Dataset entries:
>>>>
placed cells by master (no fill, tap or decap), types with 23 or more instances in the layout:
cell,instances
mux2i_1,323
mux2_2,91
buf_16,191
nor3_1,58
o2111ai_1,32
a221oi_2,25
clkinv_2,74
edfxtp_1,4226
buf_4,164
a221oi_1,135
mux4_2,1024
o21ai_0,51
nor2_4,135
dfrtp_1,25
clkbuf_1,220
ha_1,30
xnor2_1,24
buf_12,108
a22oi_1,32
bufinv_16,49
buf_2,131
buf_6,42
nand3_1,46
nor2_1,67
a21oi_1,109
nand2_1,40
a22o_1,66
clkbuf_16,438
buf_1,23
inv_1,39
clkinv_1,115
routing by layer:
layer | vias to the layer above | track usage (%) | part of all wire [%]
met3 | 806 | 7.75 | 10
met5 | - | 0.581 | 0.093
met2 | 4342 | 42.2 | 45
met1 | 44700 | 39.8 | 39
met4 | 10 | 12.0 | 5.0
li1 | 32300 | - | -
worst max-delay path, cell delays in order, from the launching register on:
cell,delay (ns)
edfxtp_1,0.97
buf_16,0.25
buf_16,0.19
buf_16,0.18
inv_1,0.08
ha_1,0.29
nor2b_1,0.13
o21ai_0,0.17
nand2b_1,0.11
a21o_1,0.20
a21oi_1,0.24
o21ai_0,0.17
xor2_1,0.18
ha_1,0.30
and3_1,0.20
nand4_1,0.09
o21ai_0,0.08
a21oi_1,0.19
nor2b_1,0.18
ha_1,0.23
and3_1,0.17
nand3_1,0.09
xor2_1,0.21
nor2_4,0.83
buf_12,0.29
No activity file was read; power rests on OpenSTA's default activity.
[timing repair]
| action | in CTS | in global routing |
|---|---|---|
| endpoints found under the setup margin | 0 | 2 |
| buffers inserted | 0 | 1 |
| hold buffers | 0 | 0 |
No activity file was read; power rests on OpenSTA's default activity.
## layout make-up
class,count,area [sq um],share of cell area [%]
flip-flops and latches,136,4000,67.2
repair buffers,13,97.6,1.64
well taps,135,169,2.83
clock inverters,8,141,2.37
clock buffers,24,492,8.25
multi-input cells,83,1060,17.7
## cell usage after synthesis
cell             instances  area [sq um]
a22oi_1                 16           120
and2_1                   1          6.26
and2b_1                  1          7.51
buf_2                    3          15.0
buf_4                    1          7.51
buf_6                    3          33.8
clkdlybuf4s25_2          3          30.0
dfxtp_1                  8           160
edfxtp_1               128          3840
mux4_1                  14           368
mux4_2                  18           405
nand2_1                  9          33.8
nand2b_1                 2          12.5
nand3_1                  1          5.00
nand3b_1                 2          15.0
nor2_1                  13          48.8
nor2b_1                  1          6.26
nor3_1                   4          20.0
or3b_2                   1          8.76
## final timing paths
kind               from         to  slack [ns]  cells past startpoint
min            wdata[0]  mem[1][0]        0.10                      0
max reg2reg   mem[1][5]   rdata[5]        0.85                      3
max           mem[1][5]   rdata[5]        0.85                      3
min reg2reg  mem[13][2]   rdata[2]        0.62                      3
<file path="config.mk">
export PLATFORM = sky130hd
export DESIGN_NAME = clock_page_replacement_core
export DESIGN_NICKNAME = d
export VERILOG_FILES = /design/src/rtl/clkpr_pkg.sv /design/src/rtl/clkpr_seq.sv /design/src/rtl/clock_page_replacement_core.sv
export SDC_FILE = /design/constraint.sdc
export NUM_CORES = 1
export LEC_CHECK = 0
export ABC_AREA = 1
export BUFFER_PORTS_ARGS = -buffer_cell sky130_fd_sc_hd__buf_2
export CORE_AREA = 2 2 145 147
export CTS_CLUSTER_DIAMETER = 150
export DETAILED_ROUTE_END_ITERATION = 8
export DIE_AREA = 0 0 147 149
export HOLD_SLACK_MARGIN = 0.02
export PLACE_DENSITY = 0.73
export SLEW_MARGIN = 20
export SYNTH_ARGS = -nofsm -noshare
export SYNTH_HDL_FRONTEND = slang
export SYNTH_SLANG_ARGS = --single-unit
</file>
<file path="constraint.sdc">
create_clock -name clk -period 3.44 [get_ports clk]
set_input_delay 0.344 -clock clk [delete_from_list [all_inputs] [get_ports clk]]
set_output_delay 0.344 -clock clk [all_outputs]
set_load 0.05 [all_outputs]
</file>
<file path="src/rtl/clkpr_pkg.sv">
// Shared constants and the result beat type for the clock page replacement core.
// No dependencies; used by clkpr_seq, clock_page_replacement_core and clkpr_checker.
`default_nettype none

package clkpr_pkg;

    localparam int DEF_NUM_FRAMES = 16;
    localparam int DEF_PAGE_BITS  = 8;

    localparam int CFG_W     = 5;
    localparam int PAGE_W    = 8;
    localparam int SLOT_W    = 4;
    localparam int FAULT_W   = 16;
    localparam int MAX_IDX_W = 6;

    localparam logic [CFG_W-1:0]   CFG_RESET = 5'd16;
    localparam logic [FAULT_W-1:0] FAULT_MAX = 16'hFFFF;

    typedef struct packed {
        logic                 done;
        logic                 hit;
        logic [MAX_IDX_W-1:0] slot;
        logic                 ev_valid;
        logic [PAGE_W-1:0]    ev_page;
        logic [FAULT_W-1:0]   faults;
    } res_t;

endpackage

`default_nettype wire

</file>
<file path="src/rtl/clkpr_seq.sv">
// Frame table, reference/valid bits, clock hand and fault counter with the
// sequencer that scans, sweeps and places one frame per cycle. Depends on clkpr_pkg.
`default_nettype none

module clkpr_seq #(
    parameter int  NUM_FRAMES = clkpr_pkg::DEF_NUM_FRAMES,
    parameter int  PAGE_BITS  = clkpr_pkg::DEF_PAGE_BITS,
    localparam int IDX_W      = (NUM_FRAMES > 1) ? $clog2(NUM_FRAMES) : 1
) (
    input  wire                           clk,
    input  wire                           rst_n,
    input  wire                           start_accept,
    input  wire [clkpr_pkg::PAGE_W-1:0]   page,
    input  wire [IDX_W-1:0]               last_idx,
    output logic                          busy,
    output clkpr_pkg::res_t               res
);

    localparam int SW = (PAGE_BITS < clkpr_pkg::PAGE_W) ? PAGE_BITS : clkpr_pkg::PAGE_W;

    localparam logic [1:0] ST_IDLE  = 2'd0;
    localparam logic [1:0] ST_SCAN  = 2'd1;
    localparam logic [1:0] ST_SWEEP = 2'd2;
    localparam logic [1:0] ST_PLACE = 2'd3;

    logic [1:0]                      state_reg, state_next;
    logic [SW-1:0]                   pg_reg, pg_next;
    logic [IDX_W-1:0]                last_reg, last_next;
    logic [IDX_W-1:0]                scan_idx_reg, scan_idx_next;
    logic [IDX_W-1:0]                cmp_idx_reg, cmp_idx_next;
    logic                            cmp_vld_reg, cmp_vld_next;
    logic [IDX_W-1:0]                hand_reg, hand_next;
    logic [NUM_FRAMES-1:0]           valid_reg, valid_next;
    logic [NUM_FRAMES-1:0]           ref_reg, ref_next;
    logic [clkpr_pkg::FAULT_W-1:0]   faults_reg, faults_next;

    logic [SW-1:0]                   mem [NUM_FRAMES];
    logic [SW-1:0]                   rd_data_reg;
    logic [IDX_W-1:0]                rd_addr;
    logic                            mem_we;
    logic                            match;
    logic [IDX_W-1:0]                hand_adv;

    assign busy     = (state_reg != ST_IDLE);
    assign rd_addr  = (state_reg == ST_SCAN) ? scan_idx_reg : hand_reg;
    assign match    = cmp_vld_reg && valid_reg[cmp_idx_reg] && (rd_data_reg == pg_reg);
    assign hand_adv = (hand_reg == last_reg) ? '0 : hand_reg + 1'b1;

    always_comb
    begin
        state_next    = state_reg;
        pg_next       = pg_reg;
        last_next     = last_reg;
        scan_idx_next = scan_idx_reg;
        cmp_idx_next  = cmp_idx_reg;
        cmp_vld_next  = cmp_vld_reg;
        hand_next     = hand_reg;
        valid_next    = valid_reg;
        ref_next      = ref_reg;
        faults_next   = faults_reg;
        mem_we        = 1'b0;
        res           = '0;
        res.faults    = faults_reg;

        unique case (state_reg)
            ST_IDLE:
            begin
                if (start_accept)
                begin
                    pg_next       = page[SW-1:0];
                    last_next     = last_idx;
                    scan_idx_next = '0;
                    cmp_vld_next  = 1'b0;
                    state_next    = ST_SCAN;
                end
            end
            ST_SCAN:
            begin
                cmp_idx_next = scan_idx_reg;
                cmp_vld_next = 1'b1;
                if (scan_idx_reg != last_reg)
                begin
                    scan_idx_next = scan_idx_reg + 1'b1;
                end
                if (match)
                begin
                    ref_next[cmp_idx_reg] = 1'b1;
                    res.done   = 1'b1;
                    res.hit    = 1'b1;
                    res.slot   = (clkpr_pkg::MAX_IDX_W)'(cmp_idx_reg);
                    state_next = ST_IDLE;
                end
                else if (cmp_vld_reg && (cmp_idx_reg == last_reg))
                begin
                    // restart the hand when the ring shrank below it
                    if (hand_reg > last_reg)
                    begin
                        hand_next = '0;
                    end
                    state_next = ST_SWEEP;
                end
            end
            ST_SWEEP:
            begin
                if (ref_reg[hand_reg])
                begin
                    ref_next[hand_reg] = 1'b0;
                    hand_next          = hand_adv;
                end
                else
                begin
                    state_next = ST_PLACE;
                end
            end
            ST_PLACE:
            begin
                mem_we               = 1'b1;
                valid_next[hand_reg] = 1'b1;
                ref_next[hand_reg]   = 1'b1;
                hand_next            = hand_adv;
                if (faults_reg != clkpr_pkg::FAULT_MAX)
                begin
                    faults_next = faults_reg + 1'b1;
                end
                res.done     = 1'b1;
                res.hit      = 1'b0;
                res.slot     = (clkpr_pkg::MAX_IDX_W)'(hand_reg);
                res.ev_valid = valid_reg[hand_reg];
                res.ev_page  = valid_reg[hand_reg] ? (clkpr_pkg::PAGE_W)'(rd_data_reg) : '0;
                res.faults   = faults_next;
                state_next   = ST_IDLE;
            end
            default:
            begin
                state_next = ST_IDLE;
            end
        endcase
    end

    always_ff @(posedge clk or negedge rst_n)
    begin
        if (!rst_n)
        begin
            state_reg    <= ST_IDLE;
            scan_idx_reg <= '0;
            cmp_idx_reg  <= '0;
            cmp_vld_reg  <= 1'b0;
            hand_reg     <= '0;
            valid_reg    <= '0;
            ref_reg      <= '0;
            faults_reg   <= '0;
        end
        else
        begin
            state_reg    <= state_next;
            scan_idx_reg <= scan_idx_next;
            cmp_idx_reg  <= cmp_idx_next;
            cmp_vld_reg  <= cmp_vld_next;
            hand_reg     <= hand_next;
            valid_reg    <= valid_next;
            ref_reg      <= ref_next;
            faults_reg   <= faults_next;
        end
    end

    always_ff @(posedge clk)
    begin
        pg_reg   <= pg_next;
        last_reg <= last_next;
    end

    always_ff @(posedge clk)
    begin
        if (mem_we)
        begin
            mem[hand_reg] <= pg_reg;
        end
        rd_data_reg <= mem[rd_addr];
    end

endmodule

`default_nettype wire

</file>
<file path="src/rtl/clock_page_replacement_core.sv">
// A hit is found by scanning the active frames in order; a fault scans all active
// frames, then sweeps past set reference bits and places the page at the hand.
// Throughput: one item at a time; busy stays high until the result beat.
// Reset clears the valid and reference bits, hand, fault count and sets num_frames to 16.
// The result beat lasts one cycle; the receiver cannot stall.
`default_nettype none

module clock_page_replacement_core #(
    parameter int NUM_FRAMES = clkpr_pkg::DEF_NUM_FRAMES,
    parameter int PAGE_BITS  = clkpr_pkg::DEF_PAGE_BITS
) (
    input  wire                              clk,
    input  wire                              rst_n,
    input  wire                              cfg_we,
    input  wire  [clkpr_pkg::CFG_W-1:0]      cfg_wdata,
    input  wire                              start,
    output logic                             busy,
    input  wire  [clkpr_pkg::PAGE_W-1:0]     page,
    output logic                             done,
    output logic                             hit,
    output logic [clkpr_pkg::SLOT_W-1:0]     slot,
    output logic                             evicted_valid,
    output logic [clkpr_pkg::PAGE_W-1:0]     evicted_page,
    output logic [clkpr_pkg::FAULT_W-1:0]    fault_count
);

    localparam int IDX_W = (NUM_FRAMES > 1) ? $clog2(NUM_FRAMES) : 1;

    logic [clkpr_pkg::CFG_W-1:0] num_frames_reg;
    logic [31:0]                 last_full;
    logic [31:0]                 slot_full;
    logic                        seq_busy;
    clkpr_pkg::res_t             res;

    always_ff @(posedge clk or negedge rst_n)
    begin
        if (!rst_n)
        begin
            num_frames_reg <= clkpr_pkg::CFG_RESET;
        end
        else if (cfg_we)
        begin
            num_frames_reg <= cfg_wdata;
        end
    end

    always_comb
    begin
        if (num_frames_reg == '0)
        begin
            last_full = 32'd0;
        end
        else if (32'(num_frames_reg) > 32'(NUM_FRAMES))
        begin
            last_full = 32'(NUM_FRAMES - 1);
        end
        else
        begin
            last_full = 32'(num_frames_reg) - 32'd1;
        end
    end

    clkpr_seq #(
        .NUM_FRAMES (NUM_FRAMES),
        .PAGE_BITS  (PAGE_BITS)
    ) u_seq (
        .clk          (clk),
        .rst_n        (rst_n),
        .start_accept (start && !seq_busy),
        .page         (page),
        .last_idx     (last_full[IDX_W-1:0]),
        .busy         (seq_busy),
        .res          (res)
    );

    assign busy      = seq_busy;
    assign slot_full = 32'(res.slot);

    always_ff @(posedge clk or negedge rst_n)
    begin
        if (!rst_n)
        begin
            done <= 1'b0;
        end
        else
        begin
            done <= res.done;
        end
    end

    // hold payload between beats
    always_ff @(posedge clk)
    begin
        if (res.done)
        begin
            hit           <= res.hit;
            slot          <= slot_full[clkpr_pkg::SLOT_W-1:0];
            evicted_valid <= res.ev_valid;
            evicted_page  <= res.ev_page;
            fault_count   <= res.faults;
        end
    end

endmodule

`default_nettype wire

</file>
==> src/rtl/core/mpwl_pkg.sv <==
// shared types and constants for the pixel window/level block
// used by mpwl_csr and medical_pixel_window_level_top; no dependencies
`default_nettype none

package mpwl_pkg;

   // fixed-point fraction bits of slope, intercept, gain and offset
   localparam int FRAC_BITS_DEFAULT = 16;

   // configuration port geometry
   localparam int CSR_INDEX_W = 4;
   localparam int CSR_DATA_W  = 32;

   // register indexes
   typedef enum logic [CSR_INDEX_W-1:0] {
      REG_RESCALE_SLOPE     = 4'd0,
      REG_RESCALE_INTERCEPT = 4'd1,
      REG_WINDOW_GAIN       = 4'd2,
      REG_WINDOW_OFFSET     = 4'd3,
      REG_LITTLE_ENDIAN     = 4'd4,
      REG_SIGNED_PIXELS     = 4'd5,
      REG_VALID_BITS        = 4'd6,
      REG_INVERT_OUTPUT     = 4'd7
   } reg_index_type;

   // reset values
   localparam logic [31:0] RESCALE_SLOPE_RST     = 32'd3932;
   localparam logic [31:0] RESCALE_INTERCEPT_RST = 32'd0;
   localparam logic [31:0] WINDOW_GAIN_RST       = 32'd256;
   localparam logic [23:0] WINDOW_OFFSET_RST     = 24'd8388608;
   localparam logic [4:0]  VALID_BITS_RST        = 5'd16;

   // sample limits
   localparam logic [15:0] GRAY_POS_MAX  = 16'h7fff;  // 32767
   localparam logic [15:0] GRAY_NEG_MOST = 16'h8000;  // -32768
   localparam logic [16:0] GRAY_NEG_MIN  = 17'h18001; // -32767
   localparam logic [4:0]  NARROW_BITS   = 5'd8;
   localparam logic [7:0]  GRAY_WHITE    = 8'hff;

   // configuration register set
   typedef struct packed {
      logic signed [31:0] rescale_slope;
      logic signed [31:0] rescale_intercept;
      logic [31:0]        window_gain;
      logic [23:0]        window_offset;
      logic               little_endian;
      logic               signed_pixels;
      logic [4:0]         valid_bits;
      logic               invert_output;
   } cfg_type;

endpackage

`default_nettype wire

==> src/rtl/core/mpwl_csr.sv <==
// configuration registers of the pixel window/level block
// depends on mpwl_pkg
`default_nettype none

module mpwl_csr (
   input  wire                                clock,
   input  wire                                reset,
   input  wire                                csr_valid,
   output logic                               csr_ready,
   input  wire  [mpwl_pkg::CSR_INDEX_W-1:0]   csr_index,
   input  wire  [mpwl_pkg::CSR_DATA_W-1:0]    csr_data,
   output mpwl_pkg::cfg_type                  cfg
);
   import mpwl_pkg::*;

   cfg_type cfg_ff;
   cfg_type cfg_in;

   // writes are always accepted
   assign csr_ready = 1'b1;

   // register write decode, unknown indexes ignored
   always_comb begin
      cfg_in = cfg_ff;
      if (csr_valid) begin
         case (csr_index)
            REG_RESCALE_SLOPE:     cfg_in.rescale_slope     = csr_data;
            REG_RESCALE_INTERCEPT: cfg_in.rescale_intercept = csr_data;
            REG_WINDOW_GAIN:       cfg_in.window_gain       = csr_data;
            REG_WINDOW_OFFSET:     cfg_in.window_offset     = csr_data[23:0];
            REG_LITTLE_ENDIAN:     cfg_in.little_endian     = csr_data[0];
            REG_SIGNED_PIXELS:     cfg_in.signed_pixels     = csr_data[0];
            REG_VALID_BITS:        cfg_in.valid_bits        = csr_data[4:0];
            REG_INVERT_OUTPUT:     cfg_in.invert_output     = csr_data[0];
            default:               cfg_in = cfg_ff;
         endcase
      end
   end

   // register file
   always_ff @(posedge clock) begin
      if (reset) begin
         cfg_ff.rescale_slope     <= RESCALE_SLOPE_RST;
         cfg_ff.rescale_intercept <= RESCALE_INTERCEPT_RST;
         cfg_ff.window_gain       <= WINDOW_GAIN_RST;
         cfg_ff.window_offset     <= WINDOW_OFFSET_RST;
         cfg_ff.little_endian     <= 1'b1;
         cfg_ff.signed_pixels     <= 1'b0;
         cfg_ff.valid_bits        <= VALID_BITS_RST;
         cfg_ff.invert_output     <= 1'b0;
      end else begin
         cfg_ff <= cfg_in;
      end
   end

   assign cfg = cfg_ff;

endmodule

`default_nettype wire

==> src/rtl/core/medical_pixel_window_level_top.sv <==
// Pixel window/level: maps two-byte grayscale samples to 8-bit display values.
//
// Channels: req_ takes one request per sample, req_tdata = {second_byte, first_byte}.
// rsp_ returns one display_gray per request, in order, in rsp_tdata[7:0].
// csr_ writes one configuration register per handshake; csr_ready is always high.
// Registers must be changed only while no request is in flight; the block does not enforce it.
// Throughput: one request per clock while rsp_tready allows, set by the six-stage pipeline
// (assemble, slope multiply, intercept add, truncate/saturate, gain multiply,
// window/clamp) with two 32-bit-class multipliers each in a stage of its own.
// Stalls: every stage holds its item while the next is full and not moving;
// bubbles close up, so requests keep being taken while a result waits on
// rsp_tready until all six stages hold an item.
// Reset: synchronous, empties the pipeline and loads the register defaults
// (slope 3932, intercept 0, gain 256, offset 128.0, little endian, unsigned,
// 16 valid bits, no inversion).
// Depends on mpwl_pkg and mpwl_csr.
`default_nettype none

module medical_pixel_window_level_top #(
   parameter int FRAC_BITS = mpwl_pkg::FRAC_BITS_DEFAULT
) (
   input  wire                               clock,
   input  wire                               reset,
   // request: [7:0] first_byte, [15:8] second_byte
   input  wire                               req_tvalid,
   output logic                              req_tready,
   input  wire  [15:0]                       req_tdata,
   // response: [7:0] display_gray
   output logic                              rsp_tvalid,
   input  wire                               rsp_tready,
   output logic [7:0]                        rsp_tdata,
   // configuration write
   input  wire                               csr_valid,
   output logic                              csr_ready,
   input  wire  [mpwl_pkg::CSR_INDEX_W-1:0]  csr_index,
   input  wire  [mpwl_pkg::CSR_DATA_W-1:0]   csr_data
);
   import mpwl_pkg::*;

   localparam int STAGES = 6;

   cfg_type cfg;

   mpwl_csr u_csr (
      .clock     (clock),
      .reset     (reset),
      .csr_valid (csr_valid),
      .csr_ready (csr_ready),
      .csr_index (csr_index),
      .csr_data  (csr_data),
      .cfg       (cfg)
   );

   // stage handshake: a stage loads when it is empty or its item moves on
   logic [STAGES-1:0] valid_ff;
   logic [STAGES-1:0] valid_in;
   logic [STAGES:0]   stage_ready;

   always_comb begin
      stage_ready[STAGES] = rsp_tready;
      for (int i = STAGES - 1; i >= 0; i--) begin
         stage_ready[i] = !valid_ff[i] || stage_ready[i+1];
      end
      for (int i = 0; i < STAGES; i++) begin
         if (stage_ready[i]) begin
            valid_in[i] = (i == 0) ? req_tvalid : valid_ff[(i == 0) ? 0 : i - 1];
         end else begin
            valid_in[i] = valid_ff[i];
         end
      end
   end

   always_ff @(posedge clock) begin
      if (reset) begin
         valid_ff <= '0;
      end else begin
         valid_ff <= valid_in;
      end
   end

   assign req_tready = stage_ready[0];

   // narrow passthrough byte, carried alongside the wide path
   logic [7:0] pass_ff [STAGES-1];
   logic [7:0] pass_in;
   logic       narrow_ff [STAGES-1];
   logic       narrow_in;

   // stage 1: assemble the 16-bit sample and clamp little-endian values
   logic [7:0]         first_byte;
   logic [7:0]         second_byte;
   logic [15:0]        sample;
   logic signed [16:0] gray_in;
   logic signed [16:0] gray_ff;

   assign first_byte  = req_tdata[7:0];
   assign second_byte = req_tdata[15:8];

   always_comb begin
      sample    = cfg.little_endian ? {second_byte, first_byte} : {first_byte, second_byte};
      narrow_in = (cfg.valid_bits <= NARROW_BITS);
      pass_in   = cfg.little_endian ? first_byte : second_byte;
      if (cfg.signed_pixels) begin
         gray_in = {sample[15], sample};
         if (cfg.little_endian && (sample == GRAY_NEG_MOST)) begin
            gray_in = GRAY_NEG_MIN;
         end
      end else begin
         gray_in = {1'b0, sample};
         if (cfg.little_endian && (sample > GRAY_POS_MAX)) begin
            gray_in = {1'b0, GRAY_POS_MAX};
         end
      end
   end

   // stage 2: multiply by the rescale slope
   logic signed [48:0] slope_prod_in;
   logic signed [48:0] slope_prod_ff;

   assign slope_prod_in = 49'(gray_ff) * 49'(cfg.rescale_slope);

   // stage 3: add the rescale intercept
   logic signed [49:0] rescale_sum_in;
   logic signed [49:0] rescale_sum_ff;

   assign rescale_sum_in = {slope_prod_ff[48], slope_prod_ff}
                         + {{18{cfg.rescale_intercept[31]}}, cfg.rescale_intercept};

   // stage 4: truncate toward zero, saturate magnitude to 32 bits
   logic [49:0] sum_abs;
   logic [49:0] sum_shift;
   logic [31:0] rescale_mag_in;
   logic [31:0] rescale_mag_ff;
   logic        rescale_neg_in;
   logic        rescale_neg_ff [2];

   always_comb begin
      sum_abs        = rescale_sum_ff[49] ? (~rescale_sum_ff + 50'd1) : rescale_sum_ff;
      sum_shift      = sum_abs >> FRAC_BITS;
      rescale_mag_in = (|sum_shift[49:32]) ? '1 : sum_shift[31:0];
      rescale_neg_in = rescale_sum_ff[49] && (sum_shift != '0);
   end

   // stage 5: multiply magnitude by the window gain
   logic [63:0] gain_prod_in;
   logic [63:0] gain_prod_ff;

   assign gain_prod_in = {32'd0, rescale_mag_ff} * {32'd0, cfg.window_gain};

   // stage 6: add or subtract the offset, clamp to 0..255 or take the narrow byte, optional invert
   logic [64:0] win_sum;
   logic [64:0] win_sum_shift;
   logic [23:0] win_diff;
   logic [23:0] win_diff_shift;
   logic [7:0]  gray_sel;
   logic [7:0]  display_in;
   logic [7:0]  display_ff;

   always_comb begin
      win_sum        = {1'b0, gain_prod_ff} + {41'd0, cfg.window_offset};
      win_sum_shift  = win_sum >> FRAC_BITS;
      win_diff       = cfg.window_offset - gain_prod_ff[23:0];
      win_diff_shift = win_diff >> FRAC_BITS;
      if (rescale_neg_ff[1]) begin
         if (gain_prod_ff >= {40'd0, cfg.window_offset}) begin
            gray_sel = 8'd0;
         end else if (win_diff_shift > 24'd255) begin
            gray_sel = GRAY_WHITE;
         end else begin
            gray_sel = win_diff_shift[7:0];
         end
      end else if (win_sum_shift > 65'd255) begin
         gray_sel = GRAY_WHITE;
      end else begin
         gray_sel = win_sum_shift[7:0];
      end
      if (narrow_ff[STAGES-2]) begin
         gray_sel = pass_ff[STAGES-2];
      end
      display_in = cfg.invert_output ? (GRAY_WHITE - gray_sel) : gray_sel;
   end

   // pipeline payload registers
   always_ff @(posedge clock) begin
      if (stage_ready[0]) begin
         gray_ff      <= gray_in;
         pass_ff[0]   <= pass_in;
         narrow_ff[0] <= narrow_in;
      end
      if (stage_ready[1]) begin
         slope_prod_ff <= slope_prod_in;
         pass_ff[1]    <= pass_ff[0];
         narrow_ff[1]  <= narrow_ff[0];
      end
      if (stage_ready[2]) begin
         rescale_sum_ff <= rescale_sum_in;
         pass_ff[2]     <= pass_ff[1];
         narrow_ff[2]   <= narrow_ff[1];
      end
      if (stage_ready[3]) begin
         rescale_mag_ff    <= rescale_mag_in;
         rescale_neg_ff[0] <= rescale_neg_in;
         pass_ff[3]        <= pass_ff[2];
         narrow_ff[3]      <= narrow_ff[2];
      end
      if (stage_ready[4]) begin
         gain_prod_ff      <= gain_prod_in;
         rescale_neg_ff[1] <= rescale_neg_ff[0];
         pass_ff[4]        <= pass_ff[3];
         narrow_ff[4]      <= narrow_ff[3];
      end
      if (stage_ready[5]) begin
         display_ff <= display_in;
      end
   end

   assign rsp_tvalid = valid_ff[STAGES-1];
   assign rsp_tdata  = display_ff;

`ifndef SYNTHESIS
   // an accepted request always lands in the first stage
   a_accept_enters: assert property (@(posedge clock) disable iff (reset)
      (req_tvalid && req_tready) |=> valid_ff[0])
      else $error("accepted request did not enter the pipeline");

   // a stalled output never drops items held in the pipeline
   a_stall_no_loss: assert property (@(posedge clock) disable iff (reset)
      (rsp_tvalid && !rsp_tready)
         |=> ($countones(valid_ff) >= $past($countones(valid_ff))))
      else $error("pipeline lost an item while the response was stalled");

   // a full pipeline with a stalled output takes no new request
   a_full_backpressure: assert property (@(posedge clock) disable iff (reset)
      ((&valid_ff) && !rsp_tready) |-> !req_tready)
      else $error("request taken while the pipeline was full and stalled");

   // a stalled last stage keeps its result
   a_stall_holds: assert property (@(posedge clock) disable iff (reset)
      (rsp_tvalid && !rsp_tready) |=> (rsp_tvalid && (rsp_tdata == $past(rsp_tdata))))
      else $error("stalled response changed");
`endif

endmodule

`default_nettype wire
<<<<
Goal of the exercise:
Set down, unchanged, only those lines above that fall between the line with "class,count,area [sq um],share" and the line with "## final timing paths", the two end lines included.

Finished task:
class,count,area [sq um],share of cell area [%]
flip-flops and latches,136,4000,67.2
repair buffers,13,97.6,1.64
well taps,135,169,2.83
clock inverters,8,141,2.37
clock buffers,24,492,8.25
multi-input cells,83,1060,17.7
## cell usage after synthesis
cell             instances  area [sq um]
a22oi_1                 16           120
and2_1                   1          6.26
and2b_1                  1          7.51
buf_2                    3          15.0
buf_4                    1          7.51
buf_6                    3          33.8
clkdlybuf4s25_2          3          30.0
dfxtp_1                  8           160
edfxtp_1               128          3840
mux4_1                  14           368
mux4_2                  18           405
nand2_1                  9          33.8
nand2b_1                 2          12.5
nand3_1                  1          5.00
nand3b_1                 2          15.0
nor2_1                  13          48.8
nor2b_1                  1          6.26
nor3_1                   4          20.0
or3b_2                   1          8.76
## final timing paths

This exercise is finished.